Among the entries below, tally each line where the word "signal" appears and state only the total.

### Dataset entries

____________

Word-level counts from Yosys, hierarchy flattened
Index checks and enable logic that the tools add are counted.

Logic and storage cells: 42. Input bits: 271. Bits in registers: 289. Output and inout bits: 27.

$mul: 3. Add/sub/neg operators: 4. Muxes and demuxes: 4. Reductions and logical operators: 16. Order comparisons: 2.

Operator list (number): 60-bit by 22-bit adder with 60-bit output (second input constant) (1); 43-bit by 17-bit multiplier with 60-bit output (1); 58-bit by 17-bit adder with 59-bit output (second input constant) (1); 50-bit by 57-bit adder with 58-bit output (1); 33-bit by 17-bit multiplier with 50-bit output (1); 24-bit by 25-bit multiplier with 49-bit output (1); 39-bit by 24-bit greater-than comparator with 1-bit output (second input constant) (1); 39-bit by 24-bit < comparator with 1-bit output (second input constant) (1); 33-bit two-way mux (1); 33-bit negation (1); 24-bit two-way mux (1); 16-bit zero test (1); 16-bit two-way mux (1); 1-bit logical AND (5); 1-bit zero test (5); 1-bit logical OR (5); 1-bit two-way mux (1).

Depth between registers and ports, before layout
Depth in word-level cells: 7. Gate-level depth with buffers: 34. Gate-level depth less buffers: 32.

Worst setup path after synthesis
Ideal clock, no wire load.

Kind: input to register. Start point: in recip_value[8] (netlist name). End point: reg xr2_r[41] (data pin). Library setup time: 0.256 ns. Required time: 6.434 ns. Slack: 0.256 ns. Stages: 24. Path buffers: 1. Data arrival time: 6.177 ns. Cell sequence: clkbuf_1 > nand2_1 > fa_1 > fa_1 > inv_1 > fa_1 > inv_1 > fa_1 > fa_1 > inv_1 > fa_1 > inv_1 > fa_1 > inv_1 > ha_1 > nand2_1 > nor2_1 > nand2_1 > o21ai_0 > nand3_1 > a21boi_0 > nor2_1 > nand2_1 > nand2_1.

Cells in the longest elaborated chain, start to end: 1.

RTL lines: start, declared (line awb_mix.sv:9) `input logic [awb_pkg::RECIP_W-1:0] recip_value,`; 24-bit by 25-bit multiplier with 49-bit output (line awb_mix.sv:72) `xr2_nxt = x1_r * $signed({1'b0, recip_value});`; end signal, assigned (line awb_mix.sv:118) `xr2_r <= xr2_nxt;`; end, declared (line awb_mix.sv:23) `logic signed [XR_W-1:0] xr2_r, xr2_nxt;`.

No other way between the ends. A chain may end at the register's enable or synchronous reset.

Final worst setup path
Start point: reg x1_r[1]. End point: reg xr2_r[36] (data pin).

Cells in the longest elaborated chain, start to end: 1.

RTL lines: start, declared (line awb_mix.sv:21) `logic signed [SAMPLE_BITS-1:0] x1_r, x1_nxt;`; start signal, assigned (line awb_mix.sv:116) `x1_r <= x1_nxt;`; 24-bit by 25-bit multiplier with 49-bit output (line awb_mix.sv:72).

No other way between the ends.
**src/design/compaction_dedupe_run_splitter_top_macros.svh**
```systemverilog
// Assertion helpers for the asserting top-level file of the block.
`ifndef COMPACTION_DEDUPE_RUN_SPLITTER_TOP_MACROS_SVH
`define COMPACTION_DEDUPE_RUN_SPLITTER_TOP_MACROS_SVH

// Same-cycle implication, checked outside reset.
`define CDRS_ASSERT_NOW(label, clk, rst_n, ante, cons) \
  label: assert property (@(posedge clk) disable iff (!rst_n) (ante) |-> (cons)) \
    else $error("cdrs assertion failed");

// Next-cycle implication, checked outside reset.
`define CDRS_ASSERT_NEXT(label, clk, rst_n, ante, cons) \
  label: assert property (@(posedge clk) disable iff (!rst_n) (ante) |=> (cons)) \
    else $error("cdrs assertion failed");

`endif

```
**src/design/cdrs_pkg.sv**
```systemverilog
`default_nettype none
package cdrs_pkg;

  localparam int unsigned KeyW    = 64;
  localparam int unsigned StampW  = 32;
  localparam int unsigned OffsetW = 32;
  localparam int unsigned SizeW   = 17;
  localparam int unsigned SourceW = 16;
  localparam int unsigned BytesW  = 32;

  localparam int unsigned InDataW  = 168;
  localparam int unsigned OutDataW = 136;
  localparam int unsigned OutUserW = 2;

  // Input tdata layout: key, stamp, offset, size, source.
  localparam int unsigned InKeyLsb    = 0;
  localparam int unsigned InStampLsb  = InKeyLsb + KeyW;
  localparam int unsigned InOffsetLsb = InStampLsb + StampW;
  localparam int unsigned InSizeLsb   = InOffsetLsb + OffsetW;
  localparam int unsigned InSourceLsb = InSizeLsb + SizeW;
  localparam int unsigned InUsedW     = InSourceLsb + SourceW;

  localparam int unsigned OutUsedW = KeyW + OffsetW + SizeW + SourceW;

  localparam logic [BytesW-1:0] RESET_RUN_LIMIT = 32'd2097152;

  // One emit request from the classifier to the run splitter.
  typedef struct packed {
    logic [KeyW-1:0]    key;
    logic [OffsetW-1:0] offset;
    logic [SizeW-1:0]   size;
    logic [SourceW-1:0] source;
    logic               entry_valid;
    logic               last;
  } cdrs_req_t;

  typedef struct packed {
    logic      valid;
    cdrs_req_t req;
  } cdrs_push_t;

endpackage
`default_nettype wire

```
**src/design/compaction_dedupe_run_splitter_top.sv**
```systemverilog
`default_nettype none
// Compaction dedupe and run splitter. Feed a key-sorted stream of index
// entries on the slave side; each run of equal keys collapses to the entry
// with the strictly greatest stamp (first seen wins a tie), and that survivor
// leaves on the master side when its key group closes, unless it is a
// tombstone. Value sizes of emitted entries add up in a saturating byte sum;
// the result whose size brings the sum to cfg_wr_data's limit carries
// run_end and clears the sum. The input marked tlast flushes the final group
// with tlast on the output, or sends an end marker (entry_valid clear, all
// fields zero) when nothing survives. While no request is pending and the
// queue has room, the block takes one entry per cycle and the classifier
// pushes one request per cycle into a small queue; a final entry closing a
// surviving group pushes two requests. The back end drains the queue at one
// result per cycle into an output register that holds while the sink
// stalls. Write the run limit (reset 2097152) only while the block is idle.
`include "compaction_dedupe_run_splitter_top_macros.svh"
module compaction_dedupe_run_splitter_top
  import cdrs_pkg::*;
#(
  parameter int unsigned QUEUE_DEPTH = 4
) (
  input  wire logic                clk_i,
  input  wire logic                rst_ni,
  input  wire logic                cfg_wr_en_i,
  input  wire logic [BytesW-1:0]   cfg_wr_data_i,
  input  wire logic                s_axis_tvalid_i,
  output logic                     s_axis_tready_o,
  // entry_key, entry_stamp, entry_offset, entry_size, entry_source, zero fill
  input  wire logic [InDataW-1:0]  s_axis_tdata_i,
  // entry_deleted
  input  wire logic                s_axis_tuser_i,
  // stream_last
  input  wire logic                s_axis_tlast_i,
  output logic                     m_axis_tvalid_o,
  input  wire logic                m_axis_tready_i,
  // out_key, out_offset, out_size, out_source, zero fill
  output logic [OutDataW-1:0]      m_axis_tdata_o,
  // entry_valid, run_end
  output logic [OutUserW-1:0]      m_axis_tuser_o,
  // out_last
  output logic                     m_axis_tlast_o
);

  cdrs_push_t push;
  logic       q_full, q_valid, q_pop;
  cdrs_req_t  q_req, out_req;
  logic       out_run_end;

  // Classify each entry against the open group and queue emit requests.
  cdrs_front u_front (
    .clk_i       (clk_i),
    .rst_ni      (rst_ni),
    .s_valid_i   (s_axis_tvalid_i),
    .s_ready_o   (s_axis_tready_o),
    .s_data_i    (s_axis_tdata_i),
    .s_deleted_i (s_axis_tuser_i),
    .s_last_i    (s_axis_tlast_i),
    .q_full_i    (q_full),
    .push_o      (push)
  );

  // Decouple classification from run splitting.
  cdrs_queue #(
    .Depth (QUEUE_DEPTH)
  ) u_queue (
    .clk_i       (clk_i),
    .rst_ni      (rst_ni),
    .push_i      (push),
    .full_o      (q_full),
    .pop_valid_o (q_valid),
    .pop_req_o   (q_req),
    .pop_i       (q_pop)
  );

  // Track the byte sum, flag run ends and hold the result for the sink.
  cdrs_back u_back (
    .clk_i         (clk_i),
    .rst_ni        (rst_ni),
    .cfg_wr_en_i   (cfg_wr_en_i),
    .cfg_wr_data_i (cfg_wr_data_i),
    .q_valid_i     (q_valid),
    .q_req_i       (q_req),
    .q_pop_o       (q_pop),
    .m_valid_o     (m_axis_tvalid_o),
    .m_ready_i     (m_axis_tready_i),
    .m_req_o       (out_req),
    .m_run_end_o   (out_run_end)
  );

  assign m_axis_tdata_o = {{(OutDataW - OutUsedW){1'b0}},
                           out_req.source, out_req.size, out_req.offset, out_req.key};
  assign m_axis_tuser_o = {out_run_end, out_req.entry_valid};
  assign m_axis_tlast_o = out_req.last;

  // A request must never arrive at a full queue.
  `CDRS_ASSERT_NOW(a_no_overflow, clk_i, rst_ni, push.valid, !q_full)
  // An end marker always ends the stream and never closes a run.
  `CDRS_ASSERT_NOW(a_marker_form, clk_i, rst_ni, m_axis_tvalid_o && !m_axis_tuser_o[0],
                   m_axis_tlast_o && !m_axis_tuser_o[1])
  // A queued request reaches an empty output register in the next cycle.
  `CDRS_ASSERT_NEXT(a_drain, clk_i, rst_ni, q_valid && !m_axis_tvalid_o, m_axis_tvalid_o)

endmodule
`default_nettype wire

```
**src/design/cdrs_front.sv**
```systemverilog
`default_nettype none
module cdrs_front
  import cdrs_pkg::*;
(
  input  wire logic               clk_i,
  input  wire logic               rst_ni,
  input  wire logic               s_valid_i,
  output logic                    s_ready_o,
  input  wire logic [InDataW-1:0] s_data_i,
  input  wire logic               s_deleted_i,
  input  wire logic               s_last_i,
  input  wire logic               q_full_i,
  output cdrs_push_t              push_o
);

  logic               group_open_q, group_open_d;
  logic               pend_q, pend_d;
  cdrs_req_t          pend_req_q;
  logic [KeyW-1:0]    group_key_q;
  logic [StampW-1:0]  best_stamp_q;
  logic               best_deleted_q;
  logic [OffsetW-1:0] best_offset_q;
  logic [SizeW-1:0]   best_size_q;
  logic [SourceW-1:0] best_source_q;

  logic [KeyW-1:0]    in_key;
  logic [StampW-1:0]  in_stamp;
  logic [OffsetW-1:0] in_offset;
  logic [SizeW-1:0]   in_size;
  logic [SourceW-1:0] in_source;

  logic      accept, match, take, emit_closed;
  cdrs_req_t req_closed, req_flush;

  assign in_key    = s_data_i[InKeyLsb    +: KeyW];
  assign in_stamp  = s_data_i[InStampLsb  +: StampW];
  assign in_offset = s_data_i[InOffsetLsb +: OffsetW];
  assign in_size   = s_data_i[InSizeLsb   +: SizeW];
  assign in_source = s_data_i[InSourceLsb +: SourceW];

  assign s_ready_o = !pend_q && !q_full_i;
  assign accept    = s_valid_i && s_ready_o;

  assign match       = group_open_q && (in_key == group_key_q);
  assign take        = !match || (in_stamp > best_stamp_q);
  assign emit_closed = !match && group_open_q && !best_deleted_q;

  always_comb begin
    req_closed             = '0;
    req_closed.key         = group_key_q;
    req_closed.offset      = best_offset_q;
    req_closed.size        = best_size_q;
    req_closed.source      = best_source_q;
    req_closed.entry_valid = 1'b1;
    req_closed.last        = 1'b0;

    // Survivor after this item; a tombstone survivor becomes the end marker.
    req_flush      = '0;
    req_flush.last = 1'b1;
    if (take ? !s_deleted_i : !best_deleted_q) begin
      req_flush.key         = take ? in_key : group_key_q;
      req_flush.offset      = take ? in_offset : best_offset_q;
      req_flush.size        = take ? in_size : best_size_q;
      req_flush.source      = take ? in_source : best_source_q;
      req_flush.entry_valid = 1'b1;
    end
  end

  always_comb begin
    push_o       = '0;
    pend_d       = pend_q;
    group_open_d = group_open_q;
    if (pend_q) begin
      push_o.valid = !q_full_i;
      push_o.req   = pend_req_q;
      if (!q_full_i) begin
        pend_d = 1'b0;
      end
    end else if (accept) begin
      push_o.valid = emit_closed || s_last_i;
      push_o.req   = emit_closed ? req_closed : req_flush;
      pend_d       = emit_closed && s_last_i;
      group_open_d = !s_last_i;
    end
  end

  always_ff @(posedge clk_i or negedge rst_ni) begin
    if (!rst_ni) begin
      group_open_q <= 1'b0;
      pend_q       <= 1'b0;
    end else begin
      group_open_q <= group_open_d;
      pend_q       <= pend_d;
    end
  end

  always_ff @(posedge clk_i) begin
    if (accept) begin
      pend_req_q <= req_flush;
      if (take) begin
        group_key_q    <= in_key;
        best_stamp_q   <= in_stamp;
        best_deleted_q <= s_deleted_i;
        best_offset_q  <= in_offset;
        best_size_q    <= in_size;
        best_source_q  <= in_source;
      end
    end
  end

endmodule
`default_nettype wire

```
**src/design/cdrs_queue.sv**
```systemverilog
`default_nettype none
module cdrs_queue
  import cdrs_pkg::*;
#(
  parameter int unsigned Depth = 4
) (
  input  wire logic       clk_i,
  input  wire logic       rst_ni,
  input  wire cdrs_push_t push_i,
  output logic            full_o,
  output logic            pop_valid_o,
  output cdrs_req_t       pop_req_o,
  input  wire logic       pop_i
);

  localparam int unsigned PtrW = (Depth > 1) ? $clog2(Depth) : 1;
  localparam int unsigned CntW = $clog2(Depth + 1);

  cdrs_req_t         mem_q [Depth];
  logic [PtrW-1:0]   wr_ptr_q, rd_ptr_q;
  logic [CntW-1:0]   count_q;
  logic              do_push, do_pop;

  assign full_o      = (count_q == CntW'(Depth));
  assign pop_valid_o = (count_q != '0);
  assign pop_req_o   = mem_q[rd_ptr_q];
  assign do_push     = push_i.valid && !full_o;
  assign do_pop      = pop_i && pop_valid_o;

  always_ff @(posedge clk_i or negedge rst_ni) begin
    if (!rst_ni) begin
      wr_ptr_q <= '0;
      rd_ptr_q <= '0;
      count_q  <= '0;
    end else begin
      if (do_push) begin
        wr_ptr_q <= (wr_ptr_q == PtrW'(Depth - 1)) ? '0 : wr_ptr_q + 1'b1;
      end
      if (do_pop) begin
        rd_ptr_q <= (rd_ptr_q == PtrW'(Depth - 1)) ? '0 : rd_ptr_q + 1'b1;
      end
      if (do_push && !do_pop) begin
        count_q <= count_q + 1'b1;
      end else if (do_pop && !do_push) begin
        count_q <= count_q - 1'b1;
      end
    end
  end

  always_ff @(posedge clk_i) begin
    if (do_push) begin
      mem_q[wr_ptr_q] <= push_i.req;
    end
  end

endmodule
`default_nettype wire

```
**src/design/cdrs_back.sv**
```systemverilog
`default_nettype none
module cdrs_back
  import cdrs_pkg::*;
(
  input  wire logic              clk_i,
  input  wire logic              rst_ni,
  input  wire logic              cfg_wr_en_i,
  input  wire logic [BytesW-1:0] cfg_wr_data_i,
  input  wire logic              q_valid_i,
  input  wire cdrs_req_t         q_req_i,
  output logic                   q_pop_o,
  output logic                   m_valid_o,
  input  wire logic              m_ready_i,
  output cdrs_req_t              m_req_o,
  output logic                   m_run_end_o
);

  logic [BytesW-1:0] limit_q;
  logic [BytesW-1:0] run_bytes_q, run_bytes_d;
  logic              out_valid_q;
  cdrs_req_t         out_req_q;
  logic              run_end_q, run_end_d;
  logic [BytesW:0]   sum_wide;
  logic [BytesW-1:0] sum_sat;

  assign q_pop_o = q_valid_i && (!out_valid_q || m_ready_i);

  // Saturating byte sum; close the run once it reaches the limit.
  assign sum_wide = {1'b0, run_bytes_q} + {{(BytesW + 1 - SizeW){1'b0}}, q_req_i.size};
  assign sum_sat  = sum_wide[BytesW] ? '1 : sum_wide[BytesW-1:0];

  always_comb begin
    run_end_d   = 1'b0;
    run_bytes_d = run_bytes_q;
    if (q_req_i.entry_valid) begin
      run_end_d   = (sum_sat >= limit_q);
      run_bytes_d = (run_end_d || q_req_i.last) ? '0 : sum_sat;
    end else begin
      run_bytes_d = '0;
    end
  end

  always_ff @(posedge clk_i or negedge rst_ni) begin
    if (!rst_ni) begin
      limit_q     <= RESET_RUN_LIMIT;
      run_bytes_q <= '0;
      out_valid_q <= 1'b0;
    end else begin
      if (cfg_wr_en_i) begin
        limit_q <= cfg_wr_data_i;
      end
      if (q_pop_o) begin
        run_bytes_q <= run_bytes_d;
        out_valid_q <= 1'b1;
      end else if (m_ready_i) begin
        out_valid_q <= 1'b0;
      end
    end
  end

  always_ff @(posedge clk_i) begin
    if (q_pop_o) begin
      out_req_q <= q_req_i;
      run_end_q <= run_end_d;
    end
  end

  assign m_valid_o   = out_valid_q;
  assign m_req_o     = out_req_q;
  assign m_run_end_o = run_end_q;

endmodule
`default_nettype wire
```
`src/hdl/lbsd_pkg.sv`:
```
// Shared constants and types for the lidar basic-scan deframer.
// No dependencies; imported by the decoder and the top level.
package lbsd_pkg;

    localparam int RECORD_BYTES = 5;
    localparam int WINDOW_W     = 8 * RECORD_BYTES;
    localparam int PHASE_W      = $clog2(RECORD_BYTES);
    localparam int COUNT_W      = 4;

    localparam logic [COUNT_W-1:0] SYNC_RECORDS_RESET = 4'd4;
    localparam logic [COUNT_W-1:0] SYNC_COUNT_MAX     = 4'd15;

    // start bits of record byte zero
    localparam logic [1:0] START_SCAN   = 2'b01;
    localparam logic [1:0] START_NORMAL = 2'b10;

    typedef struct packed {
        logic is_start;
        logic is_normal;
    } rec_flags_t;

    typedef struct packed {
        logic [5:0]  quality;
        logic [14:0] angle_q6;
        logic [8:0]  angle_bin;
        logic [13:0] distance;
        logic        scan_start;
        logic        keep;
        logic        check_error;
    } sample_t;

endpackage

```
`src/hdl/lbsd_record_decode.sv`:
```
// Record decoder: classifies the five-byte window and unpacks its sample fields.
// Depends on lbsd_pkg.
module lbsd_record_decode (
    input  logic [lbsd_pkg::WINDOW_W-1:0] window,
    output lbsd_pkg::rec_flags_t          flags,
    output lbsd_pkg::sample_t             sample
);
    import lbsd_pkg::*;

    logic [7:0] b0, b1, b2, b3, b4;
    logic [1:0] sb;
    logic [15:0] dist_raw;

    // oldest byte sits at the top of the window
    assign b0 = window[39:32];
    assign b1 = window[31:24];
    assign b2 = window[23:16];
    assign b3 = window[15:8];
    assign b4 = window[7:0];
    assign sb = b0[1:0];
    assign dist_raw = {b4, b3};

    assign flags.is_start  = (sb == START_SCAN)   && b1[0];
    assign flags.is_normal = (sb == START_NORMAL) && b1[0];

    assign sample.quality     = b0[7:2];
    assign sample.angle_q6    = {b2[7:0], b1[7:1]};
    assign sample.angle_bin   = {b2[7:0], b1[7]};
    assign sample.distance    = dist_raw[15:2];
    assign sample.scan_start  = (sb == START_SCAN);
    assign sample.keep        = (b0[7:2] != 6'd0);
    assign sample.check_error = !((sb == START_SCAN) || (sb == START_NORMAL)) || !b1[0];

endmodule

```
`src/hdl/lidar_basic_scan_deframer.sv`:
```
// Top level of the lidar basic-scan deframer: sync state and output register.
// Depends on lbsd_pkg and lbsd_record_decode.
//
// Takes one serial byte per clock on the s_ channel, while s_ready is high, and
// hunts for a start-of-scan record, then needs cfg_wr_data normal records in a row
// before it locks. Once locked, every fifth byte yields one sample on the m_ channel
// in the cycle after that byte is taken; sync records give no sample. s_ready is
// low only while a sample sits in the single output register and m_ready is low, so
// the block sustains one byte per cycle with m_ready high. Lock holds until reset.
module lidar_basic_scan_deframer (
    input  logic        aclk,
    input  logic        aresetn,
    input  logic        cfg_wr_en,
    input  logic [3:0]  cfg_wr_data,
    input  logic        s_valid,
    output logic        s_ready,
    input  logic [7:0]  s_rx_byte,
    output logic        m_valid,
    input  logic        m_ready,
    output logic [5:0]  m_quality,
    output logic [14:0] m_angle_q6,
    output logic [8:0]  m_angle_bin,
    output logic [13:0] m_distance,
    output logic        m_scan_start,
    output logic        m_keep,
    output logic        m_check_error
);
    import lbsd_pkg::*;

    logic [WINDOW_W-1:0] window_reg, window_next, window_shift;
    logic [PHASE_W-1:0]  phase_reg, phase_next, phase_inc;
    logic                locked_reg, locked_next;
    logic                aligned_reg, aligned_next;
    logic [COUNT_W-1:0]  count_reg, count_next, count_inc;
    logic [COUNT_W-1:0]  sync_records_reg;
    logic                m_valid_reg, m_valid_next;
    sample_t             sample_reg, sample_next;
    rec_flags_t          flags;
    sample_t             sample;
    logic                accept;
    logic                emit;

    assign s_ready      = !m_valid_reg || m_ready;
    assign accept       = s_valid && s_ready;
    assign window_shift = {window_reg[WINDOW_W-9:0], s_rx_byte};
    assign phase_inc    = phase_reg + PHASE_W'(1);
    assign count_inc    = (count_reg == SYNC_COUNT_MAX) ? count_reg : count_reg + COUNT_W'(1);

    lbsd_record_decode u_decode (
        .window (window_shift),
        .flags  (flags),
        .sample (sample)
    );

    always_comb begin
        window_next  = window_reg;
        phase_next   = phase_reg;
        locked_next  = locked_reg;
        aligned_next = aligned_reg;
        count_next   = count_reg;
        emit         = 1'b0;
        if (accept) begin
            window_next = window_shift;
            if (!locked_reg && !aligned_reg) begin
                if (flags.is_start) begin
                    phase_next = '0;
                    count_next = '0;
                    if (sync_records_reg == '0) begin
                        locked_next = 1'b1;
                    end else begin
                        aligned_next = 1'b1;
                    end
                end
            end else if (phase_inc < PHASE_W'(RECORD_BYTES)) begin
                phase_next = phase_inc;
            end else begin
                phase_next = '0;
                if (!locked_reg) begin
                    if (flags.is_normal) begin
                        count_next = count_inc;
                        if (count_inc >= sync_records_reg) begin
                            locked_next  = 1'b1;
                            aligned_next = 1'b0;
                        end
                    end else if (flags.is_start) begin
                        // realign on this start record
                        count_next = '0;
                        if (sync_records_reg == '0) begin
                            locked_next  = 1'b1;
                            aligned_next = 1'b0;
                        end else begin
                            aligned_next = 1'b1;
                        end
                    end else begin
                        aligned_next = 1'b0;
                        count_next   = '0;
                    end
                end else begin
                    emit = 1'b1;
                end
            end
        end
    end

    always_comb begin
        m_valid_next = m_valid_reg;
        sample_next  = sample_reg;
        if (emit) begin
            m_valid_next = 1'b1;
            sample_next  = sample;
        end else if (m_ready) begin
            m_valid_next = 1'b0;
        end
    end

    always_ff @(posedge aclk) begin
        if (!aresetn) begin
            window_reg       <= '0;
            phase_reg        <= '0;
            locked_reg       <= 1'b0;
            aligned_reg      <= 1'b0;
            count_reg        <= '0;
            sync_records_reg <= SYNC_RECORDS_RESET;
            m_valid_reg      <= 1'b0;
        end else begin
            window_reg  <= window_next;
            phase_reg   <= phase_next;
            locked_reg  <= locked_next;
            aligned_reg <= aligned_next;
            count_reg   <= count_next;
            m_valid_reg <= m_valid_next;
            if (cfg_wr_en) begin
                sync_records_reg <= cfg_wr_data;
            end
        end
    end

    always_ff @(posedge aclk) begin
        sample_reg <= sample_next;
    end

    assign m_valid       = m_valid_reg;
    assign m_quality     = sample_reg.quality;
    assign m_angle_q6    = sample_reg.angle_q6;
    assign m_angle_bin   = sample_reg.angle_bin;
    assign m_distance    = sample_reg.distance;
    assign m_scan_start  = sample_reg.scan_start;
    assign m_keep        = sample_reg.keep;
    assign m_check_error = sample_reg.check_error;

endmodule

```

____________

### Task solution
2